Hes still able to move them and they don't hurt when I touch them! Will take him to a vet asap!


----------



## Rhi (Feb 19, 2011)

Has this been a gradual thing or has it come on suddenly? If it has been gradual then it's probably age related HLD Rat & Mouse Gazette: Medical Corner: Care of Older Paralyzed Rats or if it is sudden then it could be that he's fallen and injured himself. I'd pop him to the vet to be on the safe side.


----------



## Dixi1801 (Apr 18, 2011)

It's been very very sudden! He's using them a tiny bit more than he was but still nothing like before!
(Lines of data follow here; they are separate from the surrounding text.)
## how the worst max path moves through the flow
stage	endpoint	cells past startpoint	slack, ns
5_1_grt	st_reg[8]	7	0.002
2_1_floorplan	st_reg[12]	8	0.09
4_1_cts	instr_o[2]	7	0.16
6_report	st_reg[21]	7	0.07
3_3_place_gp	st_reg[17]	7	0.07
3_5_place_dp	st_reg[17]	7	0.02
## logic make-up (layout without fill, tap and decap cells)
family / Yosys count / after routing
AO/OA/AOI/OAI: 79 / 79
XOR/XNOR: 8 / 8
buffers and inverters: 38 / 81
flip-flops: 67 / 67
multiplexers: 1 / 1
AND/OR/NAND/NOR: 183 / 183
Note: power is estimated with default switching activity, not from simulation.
--- config.mk ---
export PLATFORM = sky130hd
export DESIGN_NAME = csf_status_relays
export DESIGN_NICKNAME = d
export VERILOG_FILES = /design/src/csf_pkg.sv /design/src/csf_cmp_if.sv /design/src/csf_status_relays.sv /design/src/csf_cycle_clock.sv /design/src/csf_compare.sv
export SDC_FILE = /design/constraint.sdc
export NUM_CORES = 1
export LEC_CHECK = 0
export ABC_CLOCK_PERIOD_IN_PS = 2480
export BUFFER_PORTS_ARGS = -buffer_cell sky130_fd_sc_hd__clkbuf_2
export CAP_MARGIN = 0
export CORE_MARGIN = 3
export CORE_UTILIZATION = 55
export CTS_CLUSTER_DIAMETER = 60
export DETAILED_ROUTE_END_ITERATION = 8
export HOLD_SLACK_MARGIN = 0.08
export PLACE_DENSITY = 0.82
export SKIP_CTS_REPAIR_TIMING = 1
export SLEW_MARGIN = 20
export SYNTH_ARGS = -nofsm -noshare
export SYNTH_HDL_FRONTEND = slang
export SYNTH_SLANG_ARGS = --single-unit
--- constraint.sdc ---
create_clock -name pclk -period 2.48 [get_ports pclk]
set_input_delay 0.248 -clock pclk [delete_from_list [all_inputs] [get_ports pclk]]
set_output_delay 0.248 -clock pclk [all_outputs]
set_load 0.02 [all_outputs]
`config.mk`:
```
export PLATFORM = sky130hd
export DESIGN_NAME = sgc_ctrl
export DESIGN_NICKNAME = d
export VERILOG_FILES = /design/src/rtl/sgc_pkg.sv /design/src/rtl/sgc_settle_cnt.sv /design/src/rtl/sgc_gate_map.sv /design/src/rtl/sgc_ctrl.sv
export SDC_FILE = /design/constraint.sdc
export NUM_CORES = 1
export LEC_CHECK = 0
export BUFFER_PORTS_ARGS = -buffer_cell sky130_fd_sc_hd__buf_2
export CORE_MARGIN = 3
export CORE_UTILIZATION = 55
export DETAILED_ROUTE_END_ITERATION = 12
export PLACE_DENSITY_LB_ADDON = 0.05
export SLEW_MARGIN = 5
export SYNTH_ARGS = -nofsm -noshare
export SYNTH_HDL_FRONTEND = slang
export SYNTH_HIERARCHICAL = 1
export SYNTH_SLANG_ARGS = --single-unit
export TNS_END_PERCENT = 5
```
`constraint.sdc`:
```
create_clock -name clock -period 3.1 [get_ports clock]
set_input_delay 0.465 -clock clock [delete_from_list [all_inputs] [get_ports clock]]
set_output_delay 0.465 -clock clock [all_outputs]
set_load 0.05 [all_outputs]
```
`src/rtl/sgc_pkg.sv`:
```
// package: register map, fields, reset values, states and timing
package sgc_pkg;

  // ==========================================================
  // register byte addresses
  localparam logic [7:0] ADR_PSMODE  = 8'h00; // power_save_mode_select
  localparam logic [7:0] ADR_SETTLE  = 8'h04; // stabilization_time_select
  localparam logic [7:0] ADR_PSCTL   = 8'h08; // power_save_control
  localparam logic [7:0] ADR_PROCCLK = 8'h0C; // processor_clock_control
  localparam logic [7:0] ADR_STATUS  = 8'h10; // read-only state view
  localparam logic [7:0] ADR_PLLCFG  = 8'h14; // multiplier select

  // ==========================================================
  // reset values
  localparam logic [7:0] RST_PSMODE  = 8'h00;
  localparam logic [7:0] RST_SETTLE  = 8'h01;
  localparam logic [7:0] RST_PSCTL   = 8'h00;
  localparam logic [7:0] RST_PROCCLK = 8'h00;
  localparam logic [7:0] RST_PLLCFG  = 8'h00;

  // ==========================================================
  // field positions
  localparam int STOP_SEL_BIT   = 0; // 0 idle, 1 software stop
  localparam int SETTLE_SEL_BIT = 0; // 0 short wait, 1 long wait
  localparam int STBY_REQ_BIT   = 1; // standby_request
  localparam int INT_DIS_BIT    = 4; // maskable release disable
  localparam int NMI_DIS_BIT    = 5; // nmi release disable
  localparam int FB_DIS_BIT     = 5; // feedback_resistor_disable
  localparam int BIT_VAL_POS    = 3; // value bit in a 1-bit write

  // ==========================================================
  // timing: wait in oscillator periods, oscillator periods per counter tick
  localparam int SHORT_OSC_PER  = 2 ** 14;
  localparam int LONG_OSC_PER   = 2 ** 16;
  localparam int PER_PER_CYCLE  = 1;
  localparam int SHORT_CYC      =
    (SHORT_OSC_PER + PER_PER_CYCLE - 1) / PER_PER_CYCLE;
  localparam int LONG_CYC       =
    (LONG_OSC_PER + PER_PER_CYCLE - 1) / PER_PER_CYCLE;
  localparam int CNT_W          = 17;

  // ==========================================================
  // operating modes, one-hot
  typedef enum logic [5:0] {
    ST_NORMAL   = 6'h01,
    ST_HALT     = 6'h02,
    ST_IDLE     = 6'h04,
    ST_STOP     = 6'h08,
    ST_WAIT_OSC = 6'h10,
    ST_SETTLE   = 6'h20
  } sgc_state_t;

endpackage

```
`src/rtl/sgc_settle_cnt.sv`:
```
// module: oscillation stabilisation down-counter
`timescale 1ns/1ps
module sgc_settle_cnt #(
  parameter int CNT_W     = 17,
  parameter int SHORT_CYC = 16384,
  parameter int LONG_CYC  = 65536
) (
  input  wire logic clock,
  input  wire logic sys_rst,
  input  wire logic load,
  input  wire logic long_sel,
  output logic      done
);

  // ==========================================================
  // counter
  logic [CNT_W-1:0] cnt_r; // remaining cycles minus one
  logic [CNT_W-1:0] cnt_nxt;
  logic [CNT_W-1:0] len_m1; // selected length minus one

  // select wait length
  assign len_m1  = long_sel ? CNT_W'(LONG_CYC - 1)
                            : CNT_W'(SHORT_CYC - 1);
  // load wins, else count down to zero and rest there
  assign cnt_nxt = load ? len_m1
                 : (cnt_r != '0) ? cnt_r - 1'b1 : cnt_r;
  // zero means wait over; only looked at while settling
  assign done    = (cnt_r == '0);

  // count register
  always_ff @(posedge clock) begin
    if (sys_rst) begin
      cnt_r <= '0;
    end else begin
      cnt_r <= cnt_nxt;
    end
  end

endmodule

```
`src/rtl/sgc_gate_map.sv`:
```
// module: clock enables for each operating mode
`timescale 1ns/1ps
module sgc_gate_map (
  input  wire sgc_pkg::sgc_state_t state,
  input  wire logic                clk_through,
  input  wire logic                fb_dis,
  output logic                     osc_en,
  output logic                     pll_en,
  output logic                     sys_en,
  output logic                     per_en,
  output logic                     cpu_en,
  output logic                     wdt_en
);
  import sgc_pkg::*;

  // ==========================================================
  // decode
  logic amp_on; // oscillator amplifier only for a resonator
  logic pll_on; // pll only outside clock-through mode

  assign amp_on = ~fb_dis;
  assign pll_on = ~clk_through;

  // one row per mode
  always_comb begin
    {osc_en, pll_en, sys_en, per_en, cpu_en, wdt_en} = 6'h00;
    case (state)
      ST_NORMAL: begin
        {osc_en, pll_en} = {amp_on, pll_on};
        {sys_en, per_en, cpu_en, wdt_en} = 4'hF;
      end
      ST_HALT: begin // cpu clock only stops
        {osc_en, pll_en} = {amp_on, pll_on};
        {sys_en, per_en, wdt_en} = 3'h7;
      end
      ST_IDLE: begin // source clocks only
        {osc_en, pll_en} = {amp_on, pll_on};
      end
      ST_WAIT_OSC, ST_SETTLE: begin // watchdog runs while settling
        {osc_en, pll_en} = {amp_on, pll_on};
        wdt_en = 1'b1;
      end
      default: begin // stop: everything off
        osc_en = 1'b0;
      end
    endcase
  end

endmodule

```
`src/rtl/sgc_ctrl.sv`:
```
// module: standby mode sequencing and clock gating control
//
// Summary of operation
// - stop_select 0 idle, 1 software stop
// - stop_select only acts with standby_request set
// - mode register resets zero; upper bits stay zero
// - mode register takes byte and bit accesses
// - settle select register resets to 0x01
// - settle select register is byte access only
// - settle select 0 short, 1 long wait
// - wait follows interrupt release from stop
// - counting starts once oscillation is running
// - reset ends stop without any wait count
// - halt, idle and stop gate their clocks
// - settling runs watchdog and sources only
// - reset gates clocks by pll or through
// - wait also applies with external clock
// - multiplier or clock-through drives operating clock
//
// The register addresses and the address-and-strobe port were chosen for this implementation.
`timescale 1ns/1ps
module sgc_ctrl #(
  parameter int SHORT_CYC = sgc_pkg::SHORT_CYC,
  parameter int LONG_CYC  = sgc_pkg::LONG_CYC
) (
  input  wire logic       clock,
  input  wire logic       sys_rst,
  input  wire logic [7:0] reg_addr,
  input  wire logic [7:0] reg_wdata,
  input  wire logic       reg_wr,
  input  wire logic       reg_rd,
  input  wire logic       reg_bit,
  output logic      [7:0] reg_rdata,
  input  wire logic       halt_req,
  input  wire logic       int_req,
  input  wire logic       nmi_req,
  input  wire logic       osc_stable_pin,
  input  wire logic       clock_through_pin,
  output logic            osc_en,
  output logic            pll_en,
  output logic            sysclk_en,
  output logic            periph_en,
  output logic            cpu_en,
  output logic            wdt_en,
  output logic            core_hold,
  output logic      [1:0] pll_mult,
  output logic      [1:0] cpu_div,
  output logic            clock_through,
  output logic            feedback_resistor_disable
);
  import sgc_pkg::*;

  // ==========================================================
  // byte update for 8-bit or 1-bit writes
  // a 1-bit write names the bit in wdata[2:0], value in wdata[3]
  function automatic logic [7:0] bit_merge(
    input logic [7:0] old,
    input logic [7:0] wdata,
    input logic       bit_mode
  );
    logic [7:0] res;
    res = old;
    if (bit_mode) begin
      res[wdata[2:0]] = wdata[BIT_VAL_POS];
    end else begin
      res = wdata;
    end
    return res;
  endfunction

  // ==========================================================
  // pin synchronisers
  logic ct_s1_r;   // clock-through pin, first stage
  logic ct_s2_r;   // clock-through pin, second stage
  logic os_s1_r;   // oscillation running, first stage
  logic os_s2_r;   // oscillation running, second stage
  logic ct_mode_r; // strap caught while reset is held

  // two flops per pin; not reset, they just follow the pins
  always_ff @(posedge clock) begin
    ct_s1_r <= clock_through_pin;
    ct_s2_r <= ct_s1_r;
    os_s1_r <= osc_stable_pin;
    os_s2_r <= os_s1_r;
  end

  // mode strap: pin must be fixed during reset, so sample then
  always_ff @(posedge clock) begin
    if (sys_rst) begin
      ct_mode_r <= ct_s2_r;
    end
  end

  // ==========================================================
  // register state
  logic       stop_sel_r;   // stop_select
  logic       settle_sel_r; // settle_time_select
  logic       stby_req_r;   // standby_request
  logic       int_dis_r;    // maskable release disabled
  logic       nmi_dis_r;    // nmi release disabled
  logic       fb_dis_r;     // feedback_resistor_disable
  logic [1:0] cpu_div_r;    // cpu clock divide select
  logic [1:0] pll_mult_r;   // 1.25 / 2.5 / 5 / 10
  logic [7:0] rdata_r;      // read answer
  sgc_state_t state_r;
  sgc_state_t state_nxt;

  // ==========================================================
  // address decode
  logic       wr_psmode;
  logic       wr_settle;
  logic       wr_psctl;
  logic       wr_procclk;
  logic       wr_pllcfg;
  logic [7:0] psmode_rd;  // reserved bits read zero
  logic [7:0] settle_rd;
  logic [7:0] psctl_rd;
  logic [7:0] procclk_rd;
  logic [7:0] status_rd;
  logic [7:0] pllcfg_rd;
  logic [7:0] psmode_new;
  logic [7:0] psctl_new;
  logic [7:0] procclk_new;
  logic [7:0] rd_mux;

  assign wr_psmode  = reg_wr && (reg_addr == ADR_PSMODE);
  // byte access only: a 1-bit write is dropped
  assign wr_settle  = reg_wr && !reg_bit &&
                      (reg_addr == ADR_SETTLE);
  assign wr_psctl   = reg_wr && (reg_addr == ADR_PSCTL);
  assign wr_procclk = reg_wr && (reg_addr == ADR_PROCCLK);
  assign wr_pllcfg  = reg_wr && !reg_bit && (reg_addr == ADR_PLLCFG);

  // read views
  assign psmode_rd  = {7'h00, stop_sel_r};
  assign settle_rd  = {7'h00, settle_sel_r};
  assign psctl_rd   = {2'h0, nmi_dis_r, int_dis_r, 2'h0,
                       stby_req_r, 1'b0};
  assign procclk_rd = {2'h0, fb_dis_r, 3'h0, cpu_div_r};
  assign status_rd  = {os_s2_r, ct_mode_r, state_r};
  assign pllcfg_rd  = {6'h00, pll_mult_r};

  // new byte for a write, whole byte or single bit
  assign psmode_new  = bit_merge(psmode_rd, reg_wdata,
                                 reg_bit);
  assign psctl_new   = bit_merge(psctl_rd, reg_wdata, reg_bit);
  assign procclk_new = bit_merge(procclk_rd, reg_wdata, reg_bit);

  // read mux; unmapped addresses read zero
  assign rd_mux = (reg_addr == ADR_PSMODE)  ? psmode_rd  :
                  (reg_addr == ADR_SETTLE)  ? settle_rd  :
                  (reg_addr == ADR_PSCTL)   ? psctl_rd   :
                  (reg_addr == ADR_PROCCLK) ? procclk_rd :
                  (reg_addr == ADR_STATUS)  ? status_rd  :
                  (reg_addr == ADR_PLLCFG)  ? pllcfg_rd  : 8'h00;

  // ==========================================================
  // register writes
  // mode register: only bit 0 is stored, so 1..7 stay zero
  always_ff @(posedge clock) begin
    if (sys_rst) begin
      stop_sel_r <= RST_PSMODE[STOP_SEL_BIT];
    end else if (wr_psmode) begin
      stop_sel_r <= psmode_new[STOP_SEL_BIT];
    end
  end

  // settle select: long wait after reset
  always_ff @(posedge clock) begin
    if (sys_rst) begin
      settle_sel_r <= RST_SETTLE[SETTLE_SEL_BIT];
    end else if (wr_settle) begin
      settle_sel_r <= reg_wdata[SETTLE_SEL_BIT];
    end
  end

  // release event and standby request clear
  logic release_evt; // enabled wake-up source present
  logic stby_clr;    // hardware clears request on wake

  assign release_evt = (int_req && !int_dis_r) ||
                       (nmi_req && !nmi_dis_r);
  assign stby_clr    = ((state_r == ST_IDLE) ||
                        (state_r == ST_STOP)) && release_evt;

  // power save control; a software write beats the wake clear
  always_ff @(posedge clock) begin
    if (sys_rst) begin
      stby_req_r <= RST_PSCTL[STBY_REQ_BIT];
      int_dis_r  <= RST_PSCTL[INT_DIS_BIT];
      nmi_dis_r  <= RST_PSCTL[NMI_DIS_BIT];
    end else if (wr_psctl) begin
      stby_req_r <= psctl_new[STBY_REQ_BIT];
      int_dis_r  <= psctl_new[INT_DIS_BIT];
      nmi_dis_r  <= psctl_new[NMI_DIS_BIT];
    end else if (stby_clr) begin
      stby_req_r <= 1'b0;
    end
  end

  // processor clock control and multiplier select
  always_ff @(posedge clock) begin
    if (sys_rst) begin
      fb_dis_r   <= RST_PROCCLK[FB_DIS_BIT];
      cpu_div_r  <= RST_PROCCLK[1:0];
      pll_mult_r <= RST_PLLCFG[1:0];
    end else begin
      if (wr_procclk) begin
        fb_dis_r  <= procclk_new[FB_DIS_BIT];
        cpu_div_r <= procclk_new[1:0];
      end
      if (wr_pllcfg) begin
        pll_mult_r <= reg_wdata[1:0];
      end
    end
  end

  // read data stands one cycle after the strobe only
  always_ff @(posedge clock) begin
    if (sys_rst) begin
      rdata_r <= 8'h00;
    end else begin
      rdata_r <= reg_rd ? rd_mux : 8'h00;
    end
  end

  // ==========================================================
  // mode sequencer
  logic load_settle; // start the wait counter
  logic settle_done; // wait counter at zero

  // next mode
  always_comb begin
    state_nxt   = state_r;
    load_settle = 1'b0;
    case (state_r)
      ST_NORMAL: begin
        // stop_select is read only on a standby request
        if (stby_req_r) begin
          state_nxt = stop_sel_r ? ST_STOP : ST_IDLE;
        end else if (halt_req) begin
          state_nxt = ST_HALT;
        end
      end
      ST_HALT: begin
        if (!halt_req || release_evt) begin
          state_nxt = ST_NORMAL;
        end
      end
      ST_IDLE: begin
        if (release_evt) begin
          state_nxt = ST_NORMAL;
        end
      end
      ST_STOP: begin
        // wait always inserted, resonator or external clock
        if (release_evt) begin
          state_nxt = ST_WAIT_OSC;
        end
      end
      ST_WAIT_OSC: begin
        // start-up delay of the oscillator is not counted
        if (os_s2_r) begin
          state_nxt   = ST_SETTLE;
          load_settle = 1'b1;
        end
      end
      ST_SETTLE: begin
        if (settle_done) begin
          state_nxt = ST_NORMAL;
        end
      end
      default: begin
        state_nxt = ST_NORMAL;
      end
    endcase
  end

  // mode register; reset leaves stop with no count
  always_ff @(posedge clock) begin
    if (sys_rst) begin
      state_r <= ST_NORMAL;
    end else begin
      state_r <= state_nxt;
    end
  end

  // wait counter, length from settle select
  sgc_settle_cnt #(
    .CNT_W     (CNT_W),
    .SHORT_CYC (SHORT_CYC),
    .LONG_CYC  (LONG_CYC)
  ) u_settle (
    .clock    (clock),
    .sys_rst  (sys_rst),
    .load     (load_settle),
    .long_sel (settle_sel_r),
    .done     (settle_done)
  );

  // ==========================================================
  // clock gating
  logic map_osc;
  logic map_pll;
  logic map_sys;
  logic map_per;
  logic map_cpu;
  logic map_wdt;

  // per-mode enable table
  sgc_gate_map u_map (
    .state       (state_r),
    .clk_through (ct_mode_r),
    .fb_dis      (fb_dis_r),
    .osc_en      (map_osc),
    .pll_en      (map_pll),
    .sys_en      (map_sys),
    .per_en      (map_per),
    .cpu_en      (map_cpu),
    .wdt_en      (map_wdt)
  );

  logic osc_en_r;
  logic pll_en_r;
  logic sys_en_r;
  logic per_en_r;
  logic cpu_en_r;
  logic wdt_en_r;
  logic hold_r; // cpu and peripherals held in reset

  // enables registered so outputs are glitch free
  always_ff @(posedge clock) begin
    if (sys_rst) begin
      // through mode: clocks run, logic held; pll mode: oscillator only
      osc_en_r <= ~ct_s2_r;
      pll_en_r <= 1'b0;
      sys_en_r <= ct_s2_r;
      per_en_r <= ct_s2_r;
      cpu_en_r <= ct_s2_r;
      wdt_en_r <= ct_s2_r;
      hold_r   <= 1'b1;
    end else begin
      osc_en_r <= map_osc;
      pll_en_r <= map_pll;
      sys_en_r <= map_sys;
      per_en_r <= map_per;
      cpu_en_r <= map_cpu;
      wdt_en_r <= map_wdt;
      hold_r   <= 1'b0;
    end
  end

  // ==========================================================
  // outputs
  assign reg_rdata                 = rdata_r;
  assign osc_en                    = osc_en_r;
  assign pll_en                    = pll_en_r;
  assign sysclk_en                 = sys_en_r;
  assign periph_en                 = per_en_r;
  assign cpu_en                    = cpu_en_r;
  assign wdt_en                    = wdt_en_r;
  assign core_hold                 = hold_r;
  assign pll_mult                  = pll_mult_r;
  assign cpu_div                   = cpu_div_r;
  assign clock_through             = ct_mode_r;
  assign feedback_resistor_disable = fb_dis_r;

  // cycles spent settling, for the length check
  logic [CNT_W-1:0] settle_len_h;
  always_ff @(posedge clock) begin
    if (sys_rst || state_r != ST_SETTLE) begin
      settle_len_h <= '0;
    end else begin
      settle_len_h <= settle_len_h + 1'b1;
    end
  end
endmodule

```
==> metrics.txt <==
outcome=finished clean; P&R area growth vs syn=12.6%; First-pass DRT Iterations=4; largest net degree at the start of global routing=39; CTS tree=done; Slew Viols, Final=0; fmax=391 MHz; via count=between 2k and 2.5k; # diodes=0; max-cap viol count=0; type of origin of the critical path=flop; Syn. warnings=6; Period minus WS final=2.56 ns; full die area=5600 sq um; Vias/cell=5.74; Post-CTS Resized=0; Crit path max-delay family=simple AND/OR/NAND/NOR gates; Leak=about 1.2 nW; Peak VDD IR=just under 0.0007 V; root buf cell=clkbuf_8; Least-Margin Pin Slew=0.774 ns; Avg WL per Cell=around 14 um; placed cells=384; cell count after synthesis=298; Synth area leaders=dfxtp_1 40%, a21oi_1 4.6%, mux2i_1 4.2%; overall routing resource usage=a little over a fifth; Non-Filler Instances=392; Post-synth top cells=52 x dfxtp_1, 24 x a21oi_1; Worst-path clk slew=0.09 ns; EDFF count, synth=1; Starting Density=between 50 and 60%; fin crit share=82.6%; # setup viols final=0; Synth top area share=40.0%; crit path capture type=flop; worst skew pair latency=0.30 ns; cell taking the most area after synthesis=dfxtp_1; pwr/cell area=between 700 and 800 nW/um^2; syn nets=between 300 and 400; Distinct cells, synth=61; synthesized area per cell=about 8.7 sq um; CTS sink count=53; IO Pins=47; drt initial violations=161; Std-Cell Rows=24; Largest stage delay, worst path=0.45 ns; Post-CTS Setup Repair Bufs=0; Antenna Violating Nets Remaining=0; slowest CP cell=or4_1; dominant synthesized flop cell=dfxtp_1; design area=2930 sq um; Fin Hold WS=0.267 ns; GPL Wtd Cong=0.855; detailed placement HPWL=approximately 4000 um; Worst Skew=0.00584 ns; Mapped Area=2600 sq um; WP data required=3.30 ns; Max Root-Sink Buffers=2; Area after DPL=2840 sq um; share of cells above drive strength 1=approximately 22%; Final Hold Viols=0; CTS H-tree lvls=2; hold buffers post-CTS=0; core area=about 4500 sq um; post-synthesis sequential area ratio=41.1%; antenna violations before repair=0; count leader, synth=dfxtp_1; Max-slew headroom=47.9%; Final Net Count=roughly 370; die width=74.8 um; WS Path Type=reg -> reg; setup_tns=0 ns; DRC Markers=0; CTS buffer count=5; RSZ-0062 raised after global routing=no; vias in the first global route=1,957; worst path cell trace=inv_1 > ha_1 > nand3_2 > nand2b_1 > inv_2 > or3_1 > or4_1 > o311a_1 > nand2_2 > mux2_4; Critical Path AT=approximately 2.8 ns; drt total wl=5620 um; crit-path max FO=7; IO Port Bufs=44; CP Buf/Inv Count=2; Async SR Flop Fraction=0%; Hold Crit Class=in -> reg; final core utilization=65.6%; first-pass GRT wire length=9110 um; die height=around 75 um; grt ovf=0; Yosys reg bits=53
Thanks!


----------



## Guest (Jun 11, 2011)

My Luna (RIP) had this and after an xray it turned out she had pulled the ligaments in her back leg from a fall, after a week of pain relief and cage rest she was back to her usual self (she was about 2/3 when this happened), I would pop him to the vets to get it checked out


----------



## simplysardonic (Sep 1, 2009)

The best person to ask would be a vet
HLD (hind leg degeneration) affects the back legs but you say this has come on suddenly, HLD is progressive
Another possibility is he has had a stroke
Either way he should see a vet


----------



## Dixi1801 (Apr 18, 2011)

Thanks a lot guys/girls, he will see a vet asap and I think it could be the fall to be honest, he jumps around like crazy all night!


----------



## simplysardonic (Sep 1, 2009)

Dixi1801 said:


> Thanks a lot guys/girls, he will see a vet asap and I think it could be the fall to be honest, he jumps around like crazy all night!


fingers crossed it's just a sprain or something xx


----------